#### MATERIAL FOR THE TASK

Source: an optimization exercise on an open RTL-to-GDS flow (aim: a short achievable clock period and few clock cycles). Production flows keep margins and buffers that such runs may drop.
Where RTL was checked, it was by simulation tests only, not by an equivalence proof against the original.
Function not checked in runs 1, 2, 4 and 5: the RTL went through the layout flow alone.
Power figures rest on the tool's default switching activity, not on a simulated workload.

==> flow/design.v <==
`timescale 1ns / 1ps
module CPU(
    input clk,rst,
    input [31:0]mem_rdata,
    output [7:0]mem_addr,
    output [31:0]mem_wdata,
    output mem_we
    );
    reg  [7:0]  maddr;                
    reg         mwe;                  
    reg  [31:0] mwdata;
    reg         dcyc;                 
    reg  [7:0]  fpc;                  
    assign mem_addr  = maddr;
    assign mem_we    = mwe;
    assign mem_wdata = mwdata;
    reg         vD;
    reg  [31:0] irD;
    reg  [7:0]  pcD;
    reg         ptD;                  
    reg         hitD;
    reg  [1:0]  ctrD;
    reg         x_add, x_sub, x_and, x_or, x_xor, x_nor, x_slt;    
    reg         x_ld, x_beq, x_bne, x_j, x_wr;                     
    reg  [4:0]  x_dst;
    reg  [31:0] aX, bX;               
    reg  [7:0]  pcX, tgtX, pc1X;
    reg         ptX, hitX;
    reg  [1:0]  ctrX;
    reg         w_wr;
    reg  [4:0]  w_dst;
    reg  [31:0] resW;
    wire [32*32-1:0] rf_flat;
    assign rf_flat[31:0] = 32'd0;
    genvar g;
    generate
        for (g = 1; g < 32; g = g + 1) begin : R
            reg [31:0] r;
            always @(posedge clk or posedge rst)
                if (rst) r <= 32'd0;
                else if (w_wr && w_dst == g) r <= resW;
            assign rf_flat[g*32 +: 32] = r;
        end
    endgenerate
    reg         btb_v   [0:31];
    reg  [2:0]  btb_tag [0:31];
    reg  [7:0]  btb_tgt [0:31];
    reg  [1:0]  btb_ctr [0:31];
    wire [4:0]  fidx  = maddr[4:0];
    wire        f_hit = btb_v[fidx] && (btb_tag[fidx] == maddr[7:5]);
    wire [1:0]  f_ctr = btb_ctr[fidx];
    wire        f_pt  = f_hit && f_ctr[1];
    wire [7:0]  f_npc = f_pt ? btb_tgt[fidx] : maddr + 8'd1;
    wire        x_inv = x_sub | x_slt;
    wire [31:0] sum   = aX + bX + {31'd0, x_inv};
    wire        b31   = bX[31] ^ x_inv;                  
    wire        lt    = (aX[31] != b31) ? aX[31] : sum[31];
    wire [31:0] logic_res =
          ({32{x_and}} & (aX & bX))
        | ({32{x_or }} & (aX | bX))
        | ({32{x_xor}} & (aX ^ bX))
        | ({32{x_nor}} & ~(aX | bX))
        | ({32{x_slt}} & {31'd0, lt});
    wire [31:0] alu_res = ({32{x_add | x_sub}} & sum) | logic_res;
    wire [7:0]  sum8  = aX[7:0] + bX[7:0] + {7'd0, x_inv};
    wire [7:0]  alu8  = ({8{x_add | x_sub}} & sum8) | logic_res[7:0];
    wire [31:0] xres  = x_ld ? mem_rdata : alu_res;
    wire        eq    = (aX == bX);
    wire        x_br  = x_beq | x_bne;
    wire        taken = (x_beq & eq) | (x_bne & ~eq);
    wire        x_redir = x_br & (taken != ptX);
    wire [7:0]  x_rtgt  = taken ? tgtX : pc1X;
    wire [5:0]  op = irD[31:26];
    wire [5:0]  fn = irD[5:0];
    wire [4:0]  rs = irD[25:21];
    wire [4:0]  rt = irD[20:16];
    wire [4:0]  rd = irD[15:11];
    wire [31:0] imm = {{16{irD[15]}}, irD[15:0]};
    wire d_r    = (op == 6'h00);
    wire d_add  = (d_r & (fn == 6'h20)) | (op == 6'h08);
    wire d_sub  = (d_r & (fn == 6'h22));
    wire d_and  = (d_r & (fn == 6'h24)) | (op == 6'h0c);
    wire d_or   = (d_r & (fn == 6'h25)) | (op == 6'h0d);
    wire d_xor  = (d_r & (fn == 6'h26)) | (op == 6'h0e);
    wire d_nor  = (d_r & (fn == 6'h27));
    wire d_slt  = (d_r & (fn == 6'h2a)) | (op == 6'h0a);
    wire d_ld   = (op == 6'h23);
    wire d_st   = (op == 6'h2b);
    wire d_beq  = (op == 6'h04);
    wire d_bne  = (op == 6'h05);
    wire d_j    = (op == 6'h02);
    wire d_immop = (op == 6'h08) | (op == 6'h0c) | (op == 6'h0d) | (op == 6'h0e) | (op == 6'h0a);
    wire d_ralu = d_add | d_sub | d_and | d_or | d_xor | d_nor | d_slt;
    wire d_rtype = d_r & d_ralu;
    wire [4:0] d_dst = d_rtype ? rd : rt;
    wire       d_wr  = (d_ralu | d_ld) & (d_dst != 5'd0);
    wire       d_mem = d_ld | d_st;
    wire [7:0] d_pc1  = pcD + 8'd1;
    wire [7:0] d_btgt = d_pc1 + irD[7:0];
    wire [7:0] d_tgt  = d_j ? irD[7:0] : d_btgt;
    wire d_br    = d_beq | d_bne;
    wire d_wantt = d_j | (d_br & (irD[15] | ptD));
    wire d_redir = vD & (d_wantt != ptD);
    wire [7:0] d_rtgt = d_wantt ? d_tgt : d_pc1;
    wire fxa = x_wr & (x_dst == rs);
    wire fxb = x_wr & (x_dst == rt);
    wire fwa = w_wr & (w_dst == rs);
    wire fwb = w_wr & (w_dst == rt);
    wire [31:0] rf_a = rf_flat[rs*32 +: 32];
    wire [31:0] rf_b = rf_flat[rt*32 +: 32];
    wire [31:0] a_nx = fwa ? resW : rf_a;                
    wire [31:0] b_nx = fwb ? resW : rf_b;
    wire [31:0] valA = fxa ? xres : a_nx;
    wire [31:0] valB = fxb ? xres : b_nx;
    wire        d_inv = d_sub | d_slt;
    wire [31:0] b_sel = d_immop ? imm : valB;
    wire        stall = vD & d_mem & x_ld & fxa;
    wire [7:0]  base8 = (x_wr & (x_dst == rs) & ~x_ld) ? alu8 : a_nx[7:0];
    wire [7:0]  daddr = base8 + irD[7:0];
    wire fetch  = ~dcyc;
    wire go_mem = vD & d_mem & ~stall & ~x_redir;         
    wire [7:0] nf = x_redir ? x_rtgt :
                    d_redir ? d_rtgt :
                    fetch   ? f_npc  : fpc;
    wire x_next = vD & ~stall & ~x_redir;                 
    integer i;
    always @(posedge clk or posedge rst) begin
        if (rst) begin
            maddr <= 8'd0;
            mwe   <= 1'b0;
            dcyc  <= 1'b0;
            fpc   <= 8'd0;
            vD    <= 1'b0;
            {x_add, x_sub, x_and, x_or, x_xor, x_nor, x_slt} <= 7'd0;
            {x_ld, x_beq, x_bne, x_j, x_wr} <= 5'd0;
            w_wr  <= 1'b0;
            for (i = 0; i < 32; i = i + 1) btb_v[i] <= 1'b0;
        end else begin
            fpc   <= nf;
            maddr <= go_mem ? daddr : nf;
            mwe   <= go_mem & d_st;
            dcyc  <= go_mem;
            if (stall)
                vD <= 1'b1;
            else
                vD <= fetch & ~x_redir & ~d_redir;
            if (x_next) begin
                {x_add, x_sub, x_and, x_or, x_xor, x_nor, x_slt} <= {d_add, d_sub, d_and, d_or, d_xor, d_nor, d_slt};
                {x_ld, x_beq, x_bne, x_j, x_wr} <= {d_ld, d_beq, d_bne, d_j, d_wr};
            end else begin
                {x_add, x_sub, x_and, x_or, x_xor, x_nor, x_slt} <= 7'd0;
                {x_ld, x_beq, x_bne, x_j, x_wr} <= 5'd0;
            end
            w_wr <= x_wr;
            if ((x_br & taken) | x_j)
                btb_v[pcX[4:0]] <= 1'b1;
        end
    end
    always @(posedge clk) begin
        if (fetch & ~stall) begin
            irD  <= mem_rdata;
            pcD  <= maddr;
            ptD  <= f_pt;
            hitD <= f_hit;
            ctrD <= f_ctr;
        end
        mwdata <= valB;
        x_dst <= d_dst;
        aX    <= valA;
        bX    <= b_sel ^ {32{d_inv}};
        pcX   <= pcD;
        tgtX  <= d_tgt;
        pc1X  <= d_pc1;
        ptX   <= d_wantt;
        hitX  <= hitD;
        ctrX  <= ctrD;
        w_dst <= x_dst;
        resW  <= xres;
        if ((x_br & taken) | x_j) begin
            btb_tag[pcX[4:0]] <= pcX[7:5];
            btb_tgt[pcX[4:0]] <= tgtX;
            btb_ctr[pcX[4:0]] <= x_j ? 2'd3 : (hitX ? (ctrX == 2'd3 ? 2'd3 : ctrX + 2'd1) : 2'd2);
        end else if (x_br & hitX) begin
            btb_ctr[pcX[4:0]] <= (ctrX == 2'd0) ? 2'd0 : ctrX - 2'd1;
        end
    end
endmodule
==> flow/run.sh <==
#!/bin/bash
# synth_recipe.tcl (not shown) runs the flow's synth.tcl, then flattens the netlist and writes it again
# the make line also repeats each setting of config.mk as NAME=value (left out here)
make -C /OpenROAD-flow-scripts/flow DESIGN_CONFIG=/design/flow/config.mk WORK_HOME=/design/flow/orfs CLKGATE_MAP_FILE= SYNTH_SCRIPT=/design/flow/synth_recipe.tcl finish
==> flow/config.mk <==
export PLATFORM = sky130hd
export DESIGN_NAME = CPU
export DESIGN_NICKNAME = CPU
export VERILOG_FILES = /design/flow/design.v
export SDC_FILE = /design/flow/constraint.sdc
export NUM_CORES = 8
export LEC_CHECK = 0
export ABC_CLOCK_PERIOD_IN_PS = 3000
export CAP_MARGIN = 20
export CORE_MARGIN = 2
export CORE_UTILIZATION = 30
export SETUP_SLACK_MARGIN = 5
export SLEW_MARGIN = 20
==> flow/constraint.sdc <==
create_clock -name core_clock -period 9.0 [get_ports {clk}]
set_input_delay 1.8000 -clock core_clock [delete_from_list [all_inputs] [get_ports {clk}]]
set_output_delay 1.8000 -clock core_clock [all_outputs]
set_load 0.01 [all_outputs]
==> run notes, run 1 <==
- Status: timing/DRC/antenna clean
- Fin. Hold Viols: 0
- CTS max path bufs: 3
- FILL cells: 26600
- Initial antenna violation count: 16
- Total track usage: 0.186
- Max-cap violation count: 0
- Post-synthesis sequential area ratio: 0.518
- Port bufs: 74
- Combinational share of power: 0.170
- Worst Skew: 0.0751 ns
- Die footprint: 0.285 mm2
- CP Data Arrival Time: 5.14 ns
- Clk latency of the worst-skew pair: 0.89 ns
- H-tree depth: 4
- Final wirelength: 272000 um
- Clock tree root buffer cell: clkbuf_16
- WS Path Type: register to register
- Post-DP HPWL: 159000 um
- Relative slew slack: 0.231
- Design Area, Final: 0.0965 mm2
- Startpoint Class: register
- Most frequent cells in the layout: mux2_2 (1104), dfrtp_1 (1051), mux4_2 (658), edfxtp_1 (460), nor2_1 (191)
- Final Critical Period: 4.39 ns
- IO Count: 75
- Die Wd: 534 um
- Number of DRC markers in iteration 0: 5576
- Max VDD drop: 174 uV
- Clk slew on worst S/H paths: 0.06 ns
- P&R area growth vs syn: 14.7%
- Wire length per cell: 28.7 um
- Max Fclk: 0.228 GHz
- Average size of a mapped cell: 14.9 um2
- Pin count of the biggest net entering global routing: 174
- Internal: 14000 uW
- Hold WS: 0.343 ns
- CTS tree: done
- Synthesis warning total: 2
- Slowest cell delay on critical path: 0.52 ns
- Synthesized flop and latch total: 1682
- PwrDens: 204 mW/mm2
- Worst path required time: 9.75 ns
- Share of flip-flops with an asynchronous set or reset: 0.628
- Seq pwr share: 0.439
- Yosys top cell area share: 0.314
- Syn Nets: 5790
- Min-Delay Path Class: register to register
- Initial Util: 0.302
- Number of global-route vias before repair: 53600
- Via count: 53100
- Worst path cell trace: inv_1, ha_1, a2111oi_1, o21ai_2, and3b_2, o2111ai_4, a21oi_2, or2_4, xor2_2, a211oi_2, a21oi_1, ha_2, a21o_1, a21oi_2, nor2b_1, o21a_1, o41ai_2, xnor2_1, xnor2_1, mux2_4
- Dominant synthesized flop cell: dfrtp_1
- Routability-driven placement congestion ratio: 0.875
- Fin util: 0.346
- Antenna Violating Nets Remaining: 0
- Core area: 0.279 mm2
- Die height: 534 um
- Post-DP Area: 0.0891 mm2
- Gate Count Post-Synth: 5667
- TritonCTS Buffers: 184
- Commonest non-fill, non-tap cell in the layout: mux2_2
- Synth area leader: dfrtp_1
- Sw Ratio: 0.288
- Grt ovf: 0
- First-pass GRT wire length: 391000 um
- Net switching power: 5680 uW
- Final Max Tran Viols: 0
- P_leak: 0.0403 uW
- Layout Nets: 5740
- Share of cells above drive strength 1: 0.421
- Final setup viols: 0
- Clock Sinks: 1682
- RSZ-0062 raised after global routing: true
- Post-Synthesis Cell Area: 0.0842 mm2
- Largest cells by area after synthesis: dfrtp_1 (31%), mux4_2 (18%), edfxtp_1 (16%)
- Routed vias/inst: 5.59
- Total Power Consumption: 19700 uW
- First drt pass iteration count: 9
- Worst Tran Pin Value: 1.15 ns
- Period utilisation layout: 0.488
- Netlist cell types: 82
- FP Rows: 194
- Slowest-stage cell, CP: a2111oi_1
- CP Capture Type: register
- Clock power share: 0.391
- DRC: 0
- CP Max Fanout: 7
- Post-synth EDFFs: 460
## area by class of cell
cell class                      count  area (um2)  area share
Tap cell                         3724        4660      0.0483
Antenna cell                        6        15.0    0.000156
Timing Repair Buffer              267        2760      0.0286
Inverter                          105         398     0.00412
Sequential cell                  1682       43600       0.452
Clock buffer                      272        5200      0.0538
Multi-Input combinational cell   3377       38900       0.403
Clock inverter                     65         985      0.0102
## flip-flops by register name, indices dropped and copies added (netlist names), 2 cells and up
signal / cells
aX: 32
mwdata: 32
pcX: 8
pc1X: 8
tgtX: 8
ctrD: 2
R.r: 992
resW: 32
x_dst: 5
maddr: 8
pcD: 8
ctrX: 2
bX: 32
btb_v: 32
irD: 32
btb_tag: 96
fpc: 8
w_dst: 5
btb_tgt: 256
btb_ctr: 64
## worst paths after layout
| path | cells after the start | end | start | slack [ns] |
|---|---|---|---|---|
| worst max register to register | 20 | maddr[7] | aX[6] | 4.61 |
| worst min-delay path | 0 | ctrX[1] | ctrD[1] | 0.34 |
| worst min register to register | 0 | ctrX[1] | ctrD[1] | 0.34 |
| max in group asynchronous | 5 | R[17].r[31] | rst | 5.56 |
| worst max-delay path | 20 | maddr[7] | aX[6] | 4.61 |
| min in group asynchronous | 2 | R[16].r[9] | rst | 1.36 |
## worst max-delay path, delay by kind of cell, from the launching register on
family | cells | cell delay (ns)
flip-flops | 1 | 0.34
adder cells (fa/ha/maj) | 2 | 0.59
buffers and inverters | 1 | 0.05
multiplexers | 1 | 0.26
XOR/XNOR | 3 | 0.41
AO/OA/AOI/OAI | 10 | 2.07
AND/OR/NAND/NOR | 3 | 0.59
## power groups by stage
stage	clock network (uW)	registers [uW]	logic (uW)
CTS	7820	8650	3250
floorplan	0	8710	2070
global route	8120	8680	3540
detailed placement	0	8850	3060
finish	7690	8650	3340
global placement	0	8840	3040
## layer usage
layer	part of all wire	routed length (um)	global-route usage
met3	0.077	21000	0.0384
met2	0.47	127000	0.296
met1	0.41	113000	0.251
met4	0.040	11000	0.0674
met5	0.000084	23	0
## cells in the mapped netlist, types with 67 or more instances
library cell and n:
mux2_2 1106, dfrtp_1 1056, mux4_2 658, edfxtp_1 460, clkbuf_1 333, nor2_1 226, mux2i_1 172, dfxtp_1 166
nand2_1 152, a21oi_1 144, buf_1 114, inv_1 105, o21ai_0 91, ha_1 85, a22o_1 67
## cells by family (layout without fill, tap and decap cells)
logic type / Yosys count / after routing / synth area share
muxes: 1938 / 1938 / 0.345
DFF: 1682 / 1682 / 0.518
and+or+nand+nor: 691 / 694 / 0.0398
buffers and inverters: 611 / 709 / 0.0289
AOI/OAI and AO/OA: 572 / 572 / 0.0464
adders and majority gates: 89 / 89 / 0.0136
xor gates and xnor gates: 84 / 84 / 0.00874
other: 0 / 6 / 0
## stage by stage
step           worst slack (ns)  TNS (ns)  std cells
3_3_place_gp               3.85         0       9097
6_report                   4.61         0       9498
5_1_grt                    4.47         0       9493
4_1_cts                    4.62         0       9459
2_1_floorplan             -7.36  -7773.78       5667
3_5_place_dp               3.91         0       9097
## what timing repair did
action,CTS,global route
endpoints found under the setup margin,256,281
pin swaps,14,15
cloned,4,6
setup buffers,21,24
hold buffers,0,0
gates resized for setup,81,56
==> run 2, diff against run 1 <==
--- a/flow/design.v
+++ b/flow/design.v
@@ -46,11 +46,19 @@
     reg  [2:0]  btb_tag [0:31];
     reg  [7:0]  btb_tgt [0:31];
     reg  [1:0]  btb_ctr [0:31];
-    wire [4:0]  fidx  = maddr[4:0];
-    wire        f_hit = btb_v[fidx] && (btb_tag[fidx] == maddr[7:5]);
+    wire [4:0]  fidx  = fpc[4:0];
+    wire        f_hit = btb_v[fidx] && (btb_tag[fidx] == fpc[7:5]);
     wire [1:0]  f_ctr = btb_ctr[fidx];
     wire        f_pt  = f_hit && f_ctr[1];
-    wire [7:0]  f_npc = f_pt ? btb_tgt[fidx] : maddr + 8'd1;
+    wire [7:0]  f_npc = f_pt ? btb_tgt[fidx] : fpc + 8'd1;
+    localparam CB = 5;
+    localparam CN = 1 << CB;
+    reg         ic_v   [0:CN-1];
+    reg  [7-CB:0] ic_tag [0:CN-1];
+    reg  [31:0] ic_d   [0:CN-1];
+    wire [CB-1:0] cidx = fpc[CB-1:0];
+    wire        c_hit = ic_v[cidx] && (ic_tag[cidx] == fpc[7:CB]);
+    wire [31:0] f_inst = dcyc ? ic_d[cidx] : mem_rdata;
     wire        x_inv = x_sub | x_slt;
     wire [31:0] sum   = aX + bX + {31'd0, x_inv};
     wire        b31   = bX[31] ^ x_inv;                  
@@ -117,7 +125,7 @@
     wire        stall = vD & d_mem & x_ld & fxa;
     wire [7:0]  base8 = (x_wr & (x_dst == rs) & ~x_ld) ? alu8 : a_nx[7:0];
     wire [7:0]  daddr = base8 + irD[7:0];
-    wire fetch  = ~dcyc;
+    wire fetch  = (~dcyc | c_hit) & ~stall;
     wire go_mem = vD & d_mem & ~stall & ~x_redir;         
     wire [7:0] nf = x_redir ? x_rtgt :
                     d_redir ? d_rtgt :
@@ -135,11 +143,13 @@
             {x_ld, x_beq, x_bne, x_j, x_wr} <= 5'd0;
             w_wr  <= 1'b0;
             for (i = 0; i < 32; i = i + 1) btb_v[i] <= 1'b0;
+            for (i = 0; i < CN; i = i + 1) ic_v[i] <= 1'b0;
         end else begin
             fpc   <= nf;
             maddr <= go_mem ? daddr : nf;
             mwe   <= go_mem & d_st;
             dcyc  <= go_mem;
+            if (~dcyc) ic_v[cidx] <= 1'b1;
             if (stall)
                 vD <= 1'b1;
             else
@@ -157,9 +167,13 @@
         end
     end
     always @(posedge clk) begin
-        if (fetch & ~stall) begin
-            irD  <= mem_rdata;
-            pcD  <= maddr;
+        if (~dcyc) begin
+            ic_d[cidx]   <= mem_rdata;
+            ic_tag[cidx] <= fpc[7:CB];
+        end
+        if (fetch) begin
+            irD  <= f_inst;
+            pcD  <= fpc;
             ptD  <= f_pt;
             hitD <= f_hit;
             ctrD <= f_ctr;
==> run notes, run 2 <==
- Clk slew on worst S/H paths: 0.06 ns (about the same)
- Die Wd: 657 um (+23%)
- Initial Util: 0.302 (about the same)
- Net switching power: 11400 uW (+100%)
- Clock power share: 0.342 (-0.049)
- Most frequent cells in the layout: edfxtp_1 (1580), mux2_2 (1084), dfrtp_1 (1082), mux4_2 (998), clkbuf_16 (325)
- Commonest non-fill, non-tap cell in the layout: edfxtp_1
- TritonCTS Buffers: 308 (+67%)
- Adder-cell area share of the yosys netlist: 0.00894 (-0.00465)
- Worst Skew: 0.0813 ns (+0.00613 ns)
- Mux cell area share after synthesis: 0.286 (-0.0589)
- # placed instances: 12900 (+41%)
- Die height: 657 um (+23%)
- Final Max Tran Viols: 0 (unchanged)
- Final setup viols: 0 (unchanged)
- Wire length per cell: 28.8 um (+0.53%)
- Synthesis warning total: 3 (+1)
- Slowest cell delay on critical path: 0.49 ns (-0.03 ns)
- Compound-Gate Fraction of Synth Area: 0.0359 (-0.0105)
- Core area: 0.424 mm2 (+52%)
- Grt ovf: 0 (unchanged)
- Layout Nets: 7768 (+35%)
- Min-Delay Path Class: register to register
- Final wirelength: 391000 um (+44%)
- Hold WS: 0.344 ns (+0.000311 ns)
- CP Data Arrival Time: 5.14 ns (about the same)
- Share of cells above drive strength 1: 0.402 (-0.0189)
- P&R area growth vs syn: 16.1%
- Startpoint Class: register
- Total Power Consumption: 37800 uW (+92%)
- Combinational share of power: 0.242 (+0.072)
- Routability-driven placement congestion ratio: 0.855 (-2.2%)
- FP Rows: 239 (+23%)
- Via count: 73900 (+39%)
- Min-delay src: ctrD[0]
- Fin. Hold Viols: 0 (unchanged)
- Gate Count Post-Synth: 7537 (+33%)
- Slowest-stage cell, CP: mux4_2
- WS Path Type: register to register
- Cell Count, Final, Fillers Out: 13600 (+43%)
- Post-Synthesis Cell Area: 0.128 mm2 (+52%)
- Initial antenna violation count: 23 (+7)
- First-pass GRT wire length: 562000 um (+44%)
- Max VDD drop: 215 uV (+24%)
- Total track usage: 0.177 (-0.00946)
- Antenna Violating Nets Remaining: 0 (unchanged)
- CTS Hold Bufs: 0 (unchanged)
- Routed vias/inst: 5.45 (-2.6%)
- Port bufs: 74 (unchanged)
- CP Capture Type: register
- Pin count of the biggest net entering global routing: 161 (-7.5%)
- Worst path required time: 9.81 ns (+0.06 ns)
- First drt pass iteration count: 8 (-1)
- Worst reg2reg path startpoint: irD[21]
- Post-synthesis xor/xnor area fraction: 0.00575 (-0.00299)
- Max Fclk: 0.231 GHz (+1.4%)
- CTS tree: done
- Average size of a mapped cell: 17.0 um2 (+14%)
- Synth Area in Simple Gates: 0.0310 (-0.00875)
- PwrDens: 255 mW/mm2 (+25%)
- CP Max Fanout: 19 (+12)
- Clock tree root buffer cell: clkbuf_16
- Internal: 26400 uW (+89%)
- Worst Tran Pin Value: 1.12 ns (-0.0355 ns)
- Main combinational cell family by area after synthesis: multiplexers
- RSZ-0062 raised after global routing: true
- Clock Sinks: 2834 (+68%)
- H-tree depth: 5 (+1)
- Crit path from: irD[21]
- Die footprint: 0.432 mm2 (+52%)
- DRC: 0 (unchanged)
- Netlist cell types: 83 (+1.2%)
- Worst path cell trace: buf_12, buf_4, mux4_2, mux4_2, mux2i_1, nor2_1, a21oi_1, a21oi_2, ha_2, a21o_1, a21oi_2, nor2b_1, o21a_1, o41ai_2, xnor2_1, xnor2_1, o21ai_1, a22o_1
- Relative slew slack: 0.255 (+0.0237)
- Post-synth EDFFs: 1580 (+240%)
- Max reg flops: 1024 (+3.2%)
- Number of DRC markers in iteration 0: 8140 (+46%)
- Max-cap violation count: 0 (unchanged)
- Synth top cells by count: edfxtp_1 (1580), dfrtp_1 (1088), mux2_2 (1084)
- Seq pwr share: 0.416 (-0.023)
- Largest cells by area after synthesis: edfxtp_1 (37%), dfrtp_1 (21%), mux4_2 (18%)
- Syn Nets: 7660 (+32%)
- Post-synthesis sequential area ratio: 0.610 (+0.0923)
- IO Count: 75 (unchanged)
- Post-DP HPWL: 218000 um (+37%)
- CTS max path bufs: 4 (+1)
- Period utilisation layout: 0.481 (-0.00660)
- P_leak: 0.0564 uW (+40%)
- Synth area leader: edfxtp_1
- Share of flip-flops with an asynchronous set or reset: 0.384 (-0.244)
- Synthesized flop and latch total: 2834 (+68%)
- Yosys top cell area share: 0.371 (+0.0570)
- Clk latency of the worst-skew pair: 0.94 ns (+0.05 ns)
- Number of global-route vias before repair: 76000 (+42%)
- Most common cell in the netlist: edfxtp_1
- Status: timing/DRC/antenna clean
- Final Critical Period: 4.33 ns (-0.0594 ns)
- Sw Ratio: 0.301 (+0.0127)
- Dominant synthesized flop cell: edfxtp_1
## run 2: power by group through the flow
| stage | Combinational, uW | Sequential [uW] | Clock [uW] |
|---|---|---|---|
| CTS | 9060 | 15700 | 13100 |
| global route | 9640 | 15800 | 13700 |
| finish | 9160 | 15700 | 12900 |
| floorplan | 5820 | 15700 | 0 |
| global placement | 8400 | 16000 | 0 |
| detailed placement | 8450 | 16100 | 0 |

########

Transcribe each line of the data above, unaltered, from the one where "Power figures rest" appears to the one where "for (g = 1;" appears, inclusive of both.

Power figures rest on the tool's default switching activity, not on a simulated workload.

==> flow/design.v <==
`timescale 1ns / 1ps
module CPU(
    input clk,rst,
    input [31:0]mem_rdata,
    output [7:0]mem_addr,
    output [31:0]mem_wdata,
    output mem_we
    );
    reg  [7:0]  maddr;                
    reg         mwe;                  
    reg  [31:0] mwdata;
    reg         dcyc;                 
    reg  [7:0]  fpc;                  
    assign mem_addr  = maddr;
    assign mem_we    = mwe;
    assign mem_wdata = mwdata;
    reg         vD;
    reg  [31:0] irD;
    reg  [7:0]  pcD;
    reg         ptD;                  
    reg         hitD;
    reg  [1:0]  ctrD;
    reg         x_add, x_sub, x_and, x_or, x_xor, x_nor, x_slt;    
    reg         x_ld, x_beq, x_bne, x_j, x_wr;                     
    reg  [4:0]  x_dst;
    reg  [31:0] aX, bX;               
    reg  [7:0]  pcX, tgtX, pc1X;
    reg         ptX, hitX;
    reg  [1:0]  ctrX;
    reg         w_wr;
    reg  [4:0]  w_dst;
    reg  [31:0] resW;
    wire [32*32-1:0] rf_flat;
    assign rf_flat[31:0] = 32'd0;
    genvar g;
    generate
        for (g = 1; g < 32; g = g + 1) begin : R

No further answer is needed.